- _What is needed_
Look through the data below. Collect every line where the word "cycle" occurs.

Saved entries
`src/design/dtno_pkg.sv`:
```
package dtno_pkg;

  localparam int CFG_IDX_W  = 3;
  localparam int CFG_DATA_W = 16;
  localparam int Q_DEPTH    = 4;

  // register indexes on the configuration port
  localparam logic [CFG_IDX_W-1:0] REG_NOTE_NUMBER      = 3'd0;
  localparam logic [CFG_IDX_W-1:0] REG_NOTE_VELOCITY    = 3'd1;
  localparam logic [CFG_IDX_W-1:0] REG_ANALOG_CHANNEL   = 3'd2;
  localparam logic [CFG_IDX_W-1:0] REG_DIGITAL_CHANNEL  = 3'd3;
  localparam logic [CFG_IDX_W-1:0] REG_CC_ON_NUMBER     = 3'd4;
  localparam logic [CFG_IDX_W-1:0] REG_CC_CHANNEL       = 3'd5;
  localparam logic [CFG_IDX_W-1:0] REG_NOTE_DURATION_MS = 3'd6;
  localparam logic [CFG_IDX_W-1:0] REG_DEBOUNCE_MS      = 3'd7;

  // register reset values
  localparam logic [6:0]  RST_NOTE_NUMBER      = 7'd60;
  localparam logic [6:0]  RST_NOTE_VELOCITY    = 7'd100;
  localparam logic [4:0]  RST_ANALOG_CHANNEL   = 5'd1;
  localparam logic [4:0]  RST_DIGITAL_CHANNEL  = 5'd2;
  localparam logic [6:0]  RST_CC_ON_NUMBER     = 7'd2;
  localparam logic [4:0]  RST_CC_CHANNEL       = 5'd16;
  localparam logic [15:0] RST_NOTE_DURATION_MS = 16'd5000;
  localparam logic [15:0] RST_DEBOUNCE_MS      = 16'd250;

  // message kinds
  localparam logic [1:0] KIND_ON  = 2'd0;
  localparam logic [1:0] KIND_OFF = 2'd1;
  localparam logic [1:0] KIND_CC  = 2'd2;

  localparam logic       ACTION_START = 1'b0;
  localparam logic [6:0] CC_VALUE     = 7'd1;

  typedef struct packed {
    logic [6:0]  note_number;
    logic [6:0]  note_velocity;
    logic [4:0]  analog_channel;
    logic [4:0]  digital_channel;
    logic [6:0]  cc_on_number;
    logic [4:0]  cc_channel;
    logic [15:0] note_duration_ms;
    logic [15:0] debounce_ms;
  } cfg_t;

  // burst that the front end hands to the back end
  typedef enum logic [1:0] {
    OP_START,
    OP_TRIGGER,
    OP_EXPIRE
  } op_t;

  // flag: START -> digital note active, TRIGGER -> analog off first,
  //       EXPIRE -> analog on at the end
  typedef struct packed {
    op_t  op;
    logic flag;
  } desc_t;

  typedef struct packed {
    logic  push;
    desc_t desc;
  } q_wr_t;

  typedef struct packed {
    logic full;
    logic empty;
  } q_stat_t;

endpackage

```
`src/design/dtno_ifs.sv`:
```
interface dtno_in_if;
  logic valid;
  logic ready;
  logic action;
  logic pin_level;
  logic ms_tick;

  modport source (output valid, output action, output pin_level, output ms_tick,
                  input ready);
  modport sink   (input valid, input action, input pin_level, input ms_tick,
                  output ready);
endinterface

interface dtno_out_if;
  logic       valid;
  logic       ready;
  logic [1:0] msg_kind;
  logic [4:0] msg_channel;
  logic [6:0] msg_number;
  logic [6:0] msg_value;
  logic       out_pin_level;
  logic       last_of_run;

  modport source (output valid, output msg_kind, output msg_channel, output msg_number,
                  output msg_value, output out_pin_level, output last_of_run,
                  input ready);
  modport sink   (input valid, input msg_kind, input msg_channel, input msg_number,
                  input msg_value, input out_pin_level, input last_of_run,
                  output ready);
endinterface

```
`src/design/dtno_front.sv`:
```
module dtno_front #(
  parameter int TIMER_WIDTH = 16
) (
  input  logic                clk,
  input  logic                rst_n,
  dtno_in_if.sink             in_ch,
  input  dtno_pkg::cfg_t      cfg,
  input  dtno_pkg::q_stat_t   q_stat,
  output dtno_pkg::q_wr_t     q_wr
);

  localparam int CW = (TIMER_WIDTH > 16) ? TIMER_WIDTH : 16;

  logic                   analog_r, analog_nxt;
  logic                   digital_r, digital_nxt;
  logic                   pending_r, pending_nxt;
  logic                   accepted_r, accepted_nxt;
  logic [TIMER_WIDTH-1:0] note_ms_r, note_ms_nxt;
  logic [TIMER_WIDTH-1:0] deb_ms_r, deb_ms_nxt;

  logic                   take;
  logic [TIMER_WIDTH-1:0] note_ms_t, deb_ms_t;
  logic                   note_done, deb_done;

  assign in_ch.ready = !q_stat.full;
  assign take        = in_ch.valid && in_ch.ready;

  // timers advance before the item is looked at
  always_comb begin
    note_ms_t = note_ms_r;
    deb_ms_t  = deb_ms_r;
    if (in_ch.ms_tick) begin
      if (note_ms_r != '1) note_ms_t = note_ms_r + 1'b1;
      if (deb_ms_r != '1)  deb_ms_t  = deb_ms_r + 1'b1;
    end
  end

  assign note_done = CW'(note_ms_t) >= CW'(cfg.note_duration_ms);
  assign deb_done  = CW'(deb_ms_t) >= CW'(cfg.debounce_ms);

  always_comb begin
    analog_nxt   = analog_r;
    digital_nxt  = digital_r;
    pending_nxt  = pending_r;
    accepted_nxt = accepted_r;
    note_ms_nxt  = note_ms_t;
    deb_ms_nxt   = deb_ms_t;
    q_wr.push    = 1'b0;
    q_wr.desc.op   = dtno_pkg::OP_START;
    q_wr.desc.flag = 1'b0;

    if (in_ch.action == dtno_pkg::ACTION_START) begin
      if (!analog_r) begin
        q_wr.push      = 1'b1;
        q_wr.desc.op   = dtno_pkg::OP_START;
        q_wr.desc.flag = digital_r;
        analog_nxt     = 1'b1;
      end
    end else begin
      if (digital_r && note_done) begin
        q_wr.push      = 1'b1;
        q_wr.desc.op   = dtno_pkg::OP_EXPIRE;
        q_wr.desc.flag = !analog_r;
        digital_nxt    = 1'b0;
        analog_nxt     = 1'b1;
        note_ms_nxt    = '0;
      end
      // no debounce can be pending right after an expiry
      if (!digital_nxt) begin
        if (pending_r) begin
          if (!in_ch.pin_level) begin
            pending_nxt = 1'b0;
          end else if (deb_done) begin
            pending_nxt    = 1'b0;
            accepted_nxt   = 1'b1;
            q_wr.push      = 1'b1;
            q_wr.desc.op   = dtno_pkg::OP_TRIGGER;
            q_wr.desc.flag = analog_nxt;
            analog_nxt     = 1'b0;
            digital_nxt    = 1'b1;
            note_ms_nxt    = '0;
          end
        end else if (in_ch.pin_level != accepted_r) begin
          if (in_ch.pin_level) begin
            pending_nxt = 1'b1;
            deb_ms_nxt  = '0;
          end else begin
            accepted_nxt = 1'b0;
          end
        end
      end
    end

    if (!take) begin
      analog_nxt   = analog_r;
      digital_nxt  = digital_r;
      pending_nxt  = pending_r;
      accepted_nxt = accepted_r;
      note_ms_nxt  = note_ms_r;
      deb_ms_nxt   = deb_ms_r;
      q_wr.push    = 1'b0;
    end
  end

  always_ff @(posedge clk) begin
    if (!rst_n) begin
      analog_r   <= 1'b0;
      digital_r  <= 1'b0;
      pending_r  <= 1'b0;
      accepted_r <= 1'b0;
      note_ms_r  <= '0;
      deb_ms_r   <= '0;
    end else begin
      analog_r   <= analog_nxt;
      digital_r  <= digital_nxt;
      pending_r  <= pending_nxt;
      accepted_r <= accepted_nxt;
      note_ms_r  <= note_ms_nxt;
      deb_ms_r   <= deb_ms_nxt;
    end
  end

`ifndef SYNTHESIS
  a_no_push_full: assert property (@(posedge clk) disable iff (!rst_n)
    q_wr.push |-> !q_stat.full)
    else $error("burst pushed into full queue");

  a_no_pending_digital: assert property (@(posedge clk) disable iff (!rst_n)
    digital_r |-> !pending_r)
    else $error("debounce pending during digital note");

  a_rise_trigger: assert property (@(posedge clk) disable iff (!rst_n)
    $rose(digital_r) |-> $past(q_wr.push && q_wr.desc.op == dtno_pkg::OP_TRIGGER))
    else $error("digital note started without trigger burst");

  a_fall_expire: assert property (@(posedge clk) disable iff (!rst_n)
    $fell(digital_r) |-> $past(q_wr.push && q_wr.desc.op == dtno_pkg::OP_EXPIRE))
    else $error("digital note ended without expiry burst");
`endif

endmodule

```
`src/design/dtno_queue.sv`:
```
module dtno_queue (
  input  logic              clk,
  input  logic              rst_n,
  input  dtno_pkg::q_wr_t   q_wr,
  input  logic              pop,
  output dtno_pkg::q_stat_t q_stat,
  output dtno_pkg::desc_t   head
);

  localparam int AW = $clog2(dtno_pkg::Q_DEPTH);

  dtno_pkg::desc_t mem_r [dtno_pkg::Q_DEPTH];
  logic [AW-1:0]   wr_ptr_r, rd_ptr_r;
  logic [AW:0]     count_r;
  logic            do_push, do_pop;

  assign q_stat.full  = (count_r == (AW+1)'(dtno_pkg::Q_DEPTH));
  assign q_stat.empty = (count_r == '0);
  assign do_push      = q_wr.push && !q_stat.full;
  assign do_pop       = pop && !q_stat.empty;
  assign head         = mem_r[rd_ptr_r];

  always_ff @(posedge clk) begin
    if (do_push) mem_r[wr_ptr_r] <= q_wr.desc;
  end

  always_ff @(posedge clk) begin
    if (!rst_n) begin
      wr_ptr_r <= '0;
      rd_ptr_r <= '0;
      count_r  <= '0;
    end else begin
      if (do_push) wr_ptr_r <= wr_ptr_r + 1'b1;
      if (do_pop)  rd_ptr_r <= rd_ptr_r + 1'b1;
      case ({do_push, do_pop})
        2'b10:   count_r <= count_r + 1'b1;
        2'b01:   count_r <= count_r - 1'b1;
        default: count_r <= count_r;
      endcase
    end
  end

endmodule

```
`src/design/dtno_back.sv`:
```
module dtno_back (
  input  logic              clk,
  input  logic              rst_n,
  input  dtno_pkg::cfg_t    cfg,
  input  dtno_pkg::q_stat_t q_stat,
  input  dtno_pkg::desc_t   head,
  output logic              pop,
  dtno_out_if.source        out_ch
);

  logic       valid_r;
  logic [1:0] step_r;
  logic [1:0] kind_r, kind_nxt;
  logic [4:0] chan_r, chan_nxt;
  logic [6:0] num_r, num_nxt;
  logic [6:0] val_r, val_nxt;
  logic       pin_r, pin_nxt;
  logic       last_r, last_nxt;

  logic       adv;
  logic [1:0] eff;

  assign adv = !q_stat.empty && (!valid_r || out_ch.ready);
  assign pop = adv && last_nxt;

  // a trigger without a sounding analog note skips the analog note off
  assign eff = (head.op == dtno_pkg::OP_TRIGGER && !head.flag) ? step_r + 2'd1 : step_r;

  always_comb begin
    kind_nxt = dtno_pkg::KIND_ON;
    chan_nxt = cfg.analog_channel;
    num_nxt  = cfg.note_number;
    val_nxt  = cfg.note_velocity;
    pin_nxt  = 1'b0;
    last_nxt = 1'b1;
    unique case (head.op)
      dtno_pkg::OP_START: begin
        pin_nxt = head.flag;
      end
      dtno_pkg::OP_TRIGGER: begin
        case (eff)
          2'd0: begin
            kind_nxt = dtno_pkg::KIND_OFF;
            last_nxt = 1'b0;
          end
          2'd1: begin
            chan_nxt = cfg.digital_channel;
            pin_nxt  = 1'b1;
            last_nxt = 1'b0;
          end
          default: begin
            kind_nxt = dtno_pkg::KIND_CC;
            chan_nxt = cfg.cc_channel;
            num_nxt  = cfg.cc_on_number;
            val_nxt  = dtno_pkg::CC_VALUE;
            pin_nxt  = 1'b1;
          end
        endcase
      end
      dtno_pkg::OP_EXPIRE: begin
        case (eff)
          2'd0: begin
            kind_nxt = dtno_pkg::KIND_OFF;
            chan_nxt = cfg.digital_channel;
            last_nxt = 1'b0;
          end
          2'd1: begin
            kind_nxt = dtno_pkg::KIND_CC;
            chan_nxt = cfg.cc_channel;
            num_nxt  = cfg.cc_on_number + 7'd1;
            val_nxt  = dtno_pkg::CC_VALUE;
            last_nxt = !head.flag;
          end
          default: begin
          end
        endcase
      end
      default: begin
      end
    endcase
  end

  always_ff @(posedge clk) begin
    if (!rst_n) begin
      valid_r <= 1'b0;
      step_r  <= '0;
    end else begin
      if (adv) begin
        valid_r <= 1'b1;
        step_r  <= last_nxt ? 2'd0 : step_r + 2'd1;
      end else if (out_ch.ready) begin
        valid_r <= 1'b0;
      end
    end
  end

  always_ff @(posedge clk) begin
    if (adv) begin
      kind_r <= kind_nxt;
      chan_r <= chan_nxt;
      num_r  <= num_nxt;
      val_r  <= val_nxt;
      pin_r  <= pin_nxt;
      last_r <= last_nxt;
    end
  end

  assign out_ch.valid         = valid_r;
  assign out_ch.msg_kind      = kind_r;
  assign out_ch.msg_channel   = chan_r;
  assign out_ch.msg_number    = num_r;
  assign out_ch.msg_value     = val_r;
  assign out_ch.out_pin_level = pin_r;
  assign out_ch.last_of_run   = last_r;

`ifndef SYNTHESIS
  a_step_has_head: assert property (@(posedge clk) disable iff (!rst_n)
    (step_r != 2'd0) |-> !q_stat.empty)
    else $error("burst in progress with empty queue");
`endif

endmodule

```
`src/design/debounced_trigger_note_oneshot_top.sv`:
```
// Debounced trigger one-shot note sequencer. The input channel takes one transaction per
// cycle (start command or sensor poll) as long as the 4-entry burst queue has room; the
// front end updates the debounce and note timers and the note state in that same cycle.
// Each input causes zero to three messages, which the back end sends from the queue one
// per cycle while the receiver is ready, through a registered output, so one input per
// cycle is sustained unless bursts of two or three messages or receiver stalls fill the
// queue, and the output drain then sets the pace. Configuration registers are written
// through cfg_we/cfg_idx/cfg_data and must only change while no messages are outstanding.
module debounced_trigger_note_oneshot_top #(
  parameter int TIMER_WIDTH = 16
) (
  input  logic                              clk,
  input  logic                              rst_n,
  dtno_in_if.sink                           in_ch,
  dtno_out_if.source                        out_ch,
  input  logic                              cfg_we,
  input  logic [dtno_pkg::CFG_IDX_W-1:0]    cfg_idx,
  input  logic [dtno_pkg::CFG_DATA_W-1:0]   cfg_data
);

  dtno_pkg::cfg_t    cfg_r;
  dtno_pkg::q_wr_t   q_wr;
  dtno_pkg::q_stat_t q_stat;
  dtno_pkg::desc_t   head;
  logic              pop;

  always_ff @(posedge clk) begin
    if (!rst_n) begin
      cfg_r.note_number      <= dtno_pkg::RST_NOTE_NUMBER;
      cfg_r.note_velocity    <= dtno_pkg::RST_NOTE_VELOCITY;
      cfg_r.analog_channel   <= dtno_pkg::RST_ANALOG_CHANNEL;
      cfg_r.digital_channel  <= dtno_pkg::RST_DIGITAL_CHANNEL;
      cfg_r.cc_on_number     <= dtno_pkg::RST_CC_ON_NUMBER;
      cfg_r.cc_channel       <= dtno_pkg::RST_CC_CHANNEL;
      cfg_r.note_duration_ms <= dtno_pkg::RST_NOTE_DURATION_MS;
      cfg_r.debounce_ms      <= dtno_pkg::RST_DEBOUNCE_MS;
    end else if (cfg_we) begin
      unique case (cfg_idx)
        dtno_pkg::REG_NOTE_NUMBER:      cfg_r.note_number      <= cfg_data[6:0];
        dtno_pkg::REG_NOTE_VELOCITY:    cfg_r.note_velocity    <= cfg_data[6:0];
        dtno_pkg::REG_ANALOG_CHANNEL:   cfg_r.analog_channel   <= cfg_data[4:0];
        dtno_pkg::REG_DIGITAL_CHANNEL:  cfg_r.digital_channel  <= cfg_data[4:0];
        dtno_pkg::REG_CC_ON_NUMBER:     cfg_r.cc_on_number     <= cfg_data[6:0];
        dtno_pkg::REG_CC_CHANNEL:       cfg_r.cc_channel       <= cfg_data[4:0];
        dtno_pkg::REG_NOTE_DURATION_MS: cfg_r.note_duration_ms <= cfg_data[15:0];
        dtno_pkg::REG_DEBOUNCE_MS:      cfg_r.debounce_ms      <= cfg_data[15:0];
        default: begin
        end
      endcase
    end
  end

  dtno_front #(
    .TIMER_WIDTH (TIMER_WIDTH)
  ) u_front (
    .clk    (clk),
    .rst_n  (rst_n),
    .in_ch  (in_ch),
    .cfg    (cfg_r),
    .q_stat (q_stat),
    .q_wr   (q_wr)
  );

  dtno_queue u_queue (
    .clk    (clk),
    .rst_n  (rst_n),
    .q_wr   (q_wr),
    .pop    (pop),
    .q_stat (q_stat),
    .head   (head)
  );

  dtno_back u_back (
    .clk    (clk),
    .rst_n  (rst_n),
    .cfg    (cfg_r),
    .q_stat (q_stat),
    .head   (head),
    .pop    (pop),
    .out_ch (out_ch)
  );

endmodule

```
`src/flat_wrapper.sv`:
```
// flat-port wrapper written by rule: the top's interface ports become plain ports
module debounced_trigger_note_oneshot_top_flat 
#(
  parameter int TIMER_WIDTH = 16
)
  (clk, rst_n, cfg_we, cfg_idx, cfg_data, in_ch_valid, in_ch_action, in_ch_pin_level, in_ch_ms_tick, in_ch_ready, out_ch_valid, out_ch_msg_kind, out_ch_msg_channel, out_ch_msg_number, out_ch_msg_value, out_ch_out_pin_level, out_ch_last_of_run, out_ch_ready);
  dtno_in_if in_ch_i ();
  dtno_out_if out_ch_i ();
  input  logic clk;
  input  logic rst_n;
  input  logic cfg_we;
  input  logic [dtno_pkg::CFG_IDX_W-1:0] cfg_idx;
  input  logic [dtno_pkg::CFG_DATA_W-1:0] cfg_data;
  input wire logic [$bits(in_ch_i.valid)-1:0] in_ch_valid;
  input wire logic [$bits(in_ch_i.action)-1:0] in_ch_action;
  input wire logic [$bits(in_ch_i.pin_level)-1:0] in_ch_pin_level;
  input wire logic [$bits(in_ch_i.ms_tick)-1:0] in_ch_ms_tick;
  output wire logic [$bits(in_ch_i.ready)-1:0] in_ch_ready;
  output wire logic [$bits(out_ch_i.valid)-1:0] out_ch_valid;
  output wire logic [$bits(out_ch_i.msg_kind)-1:0] out_ch_msg_kind;
  output wire logic [$bits(out_ch_i.msg_channel)-1:0] out_ch_msg_channel;
  output wire logic [$bits(out_ch_i.msg_number)-1:0] out_ch_msg_number;
  output wire logic [$bits(out_ch_i.msg_value)-1:0] out_ch_msg_value;
  output wire logic [$bits(out_ch_i.out_pin_level)-1:0] out_ch_out_pin_level;
  output wire logic [$bits(out_ch_i.last_of_run)-1:0] out_ch_last_of_run;
  input wire logic [$bits(out_ch_i.ready)-1:0] out_ch_ready;
  assign in_ch_i.valid = in_ch_valid;
  assign in_ch_i.action = in_ch_action;
  assign in_ch_i.pin_level = in_ch_pin_level;
  assign in_ch_i.ms_tick = in_ch_ms_tick;
  assign in_ch_ready = in_ch_i.ready;
  assign out_ch_valid = out_ch_i.valid;
  assign out_ch_msg_kind = out_ch_i.msg_kind;
  assign out_ch_msg_channel = out_ch_i.msg_channel;
  assign out_ch_msg_number = out_ch_i.msg_number;
  assign out_ch_msg_value = out_ch_i.msg_value;
  assign out_ch_out_pin_level = out_ch_i.out_pin_level;
  assign out_ch_last_of_run = out_ch_i.last_of_run;
  assign out_ch_i.ready = out_ch_ready;
  debounced_trigger_note_oneshot_top #(.TIMER_WIDTH(TIMER_WIDTH)) u_core (.clk(clk), .rst_n(rst_n), .in_ch(in_ch_i), .out_ch(out_ch_i), .cfg_we(cfg_we), .cfg_idx(cfg_idx), .cfg_data(cfg_data));
endmodule
```
`config.mk`:
```
export PLATFORM = sky130hd
export DESIGN_NAME = debounced_trigger_note_oneshot_top_flat
export DESIGN_NICKNAME = d
export VERILOG_FILES = /design/src/design/dtno_pkg.sv /design/src/design/dtno_ifs.sv /design/src/design/dtno_front.sv /design/src/design/dtno_queue.sv /design/src/design/dtno_back.sv /design/src/design/debounced_trigger_note_oneshot_top.sv /design/src/flat_wrapper.sv
export SDC_FILE = /design/constraint.sdc
export NUM_CORES = 1
export LEC_CHECK = 0
export BUFFER_PORTS_ARGS = -buffer_cell sky130_fd_sc_hd__buf_2
export CAP_MARGIN = 5
export CORE_UTILIZATION = 35
export CTS_BUF_LIST = sky130_fd_sc_hd__clkbuf_4
export DETAILED_ROUTE_END_ITERATION = 8
export HOLD_SLACK_MARGIN = 0.15
export PLACE_DENSITY = 0.56
export SLEW_MARGIN = 30
export SYNTH_ARGS = -nofsm -noshare
export SYNTH_HDL_FRONTEND = slang
export SYNTH_SLANG_ARGS = --single-unit
```
`constraint.sdc`:
```
create_clock -name clk -period 5.05 [get_ports clk]
set_input_delay 0.505 -clock clk [delete_from_list [all_inputs] [get_ports clk]]
set_output_delay 0.505 -clock clk [all_outputs]
set_load 0.005 [all_outputs]
```
==> results.toml <==
[synth]
yosysWarningCount = 0
synth_top_cell_by_area = "dfxtp_1"
synth_cell_types = 65
ys_seq_area_frac = 0.4193
syn_nets = 966
syn_inst = 895
async_reset_ff_frac = 0
syn_avg_cell_area_um2 = 8.988
synth_area_mm2 = 0.008044
synthMostInstantiatedCell = "nand2_1"
synth-edff-count = 35
synth_top_area_frac = 0.2887
ys.flop_type = "dfxtp_1"
ys_seq_elements = 151
yosys-top-cells-area = "dfxtp_1, edfxtp_1, nand2_1"
synth_commonest_cells = "nand2_1, dfxtp_1, inv_1"

[floorplan]
dieWidth_um = 153.6
io_pins = 52
initial_core_util = 0.3564
rows = 55
coreArea_mm2 = 0.02257
die_area_mm2 = 0.02359
die_y_um = 153.6

[global_routing]
grt_usage = 0.1609
grt_pass1_vias = 5951
grt_max_degree = 55
grt_pass1_wl_um = 30300
grt_overflow_total = 0
antenna_found_initial = 1

[critical_path]
rrSetupSlack_ps = 300
end_kind = "flip-flop"
cp.required_ps = 5560
critPathKind = "reg2reg"
worstReg2RegEnd = "u_core.u_queue.count_r[2]$_SDFFE_PN0P_"
cp-start-kind = "flip-flop"
r2r-start = "u_core.u_front.note_ms_r[0]$_SDFFE_PN0P_"
critPathMaxFanout = 6
cp.arrival_ps = 5270
r2r_cells = 19

[placed_design]
gp_congestion = 0.8044
hpwl_um = 13190
post_dp_cell_area_mm2 = 0.008544
port_buffers = 51

[sta]
hold_viol = 0
slew_headroom = 0.3849
fmax_ghz = 0.2103
maxSlewViolCount = 0
setup_viol = 0
period_minus_slack_ps = 4754
finClkSkew_ps = 22.27
tightest_slew_ps = 915.6
fin_crit_sh = 0.9415
setup_tns_ps = 0
rsz0062_at_grt = "no"

[cts]
clk_latency_ps = 580
ctsRootBufferMaster = "clkbuf_4"
cts.sinks = 151
h-tree-depth = 4
cts_tree = "done"
cts_buffer_depth = 2
path_clk_slew_ps = 160
numCtsBuffers = 17

[power]
p_int_uw = 2013
swShare = 0.3405
power_frac_seq = 0.492
power_density_mw_per_mm2 = 342.5
clkPwrFrac = 0.266
vdd_drop_max_mv = 0.1469
switchingPower_uw = 1039
comb_power_share = 0.242
p_leak_uw = 0.003517

[detailed_routing]
wl_per_cell_um = 14.96
drt_iter0_markers = 356
via_count = 6273
routed_via_density = 5.100
firstDrtPassIters = 5
drc_errors = 0
drt_wl_total_um = 18400
ant_nets = 0

[min_path]
min_path_type = "in2reg"
whs_path_depth = 3
holdPathEnd = "u_core.cfg_r[9]$_SDFFE_PN0P_"
hp-start = "cfg_data[9]"

[cells_and_area]
fill_cells = 2304
fin_area_mm2 = 0.008911
final_util = 0.3948
finalNetCount = 1002
layout-drive-gt1-share = 0.1261
area_growth_pct = 10.78

[run_status]
status = "finished clean"

[flow_run]
maxCapViolations = 0
-- cell type report --
class	count	area (um2)	area share
antenna	1	2.502	0.0002808
clock buffer	17	127.6	0.01432
clock inverter	15	178.9	0.02008
inverter	55	206.4	0.02317
multi-input combinational	643	4305	0.4832
sequential	151	3373	0.3785
tap	285	356.6	0.04002
timing repair buffer	63	360.3	0.04044
-- metrics by stage --
step	hold slack [ps]	power (uW)	setup slack, ps	cells
floorplan	432.3	2024	196.4	895
global placement	444.1	2271	318.9	1194
detailed placement	449.9	2277	188.7	1194
CTS	150.4	3096	164.3	1227
global route	156.7	3240	4.659	1230
finish	179.0	3052	295.5	1230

- _Written reply_
// cycle (start command or sensor poll) as long as the 4-entry burst queue has room; the
// front end updates the debounce and note timers and the note state in that same cycle.
// per cycle while the receiver is ready, through a registered output, so one input per
// cycle is sustained unless bursts of two or three messages or receiver stalls fill the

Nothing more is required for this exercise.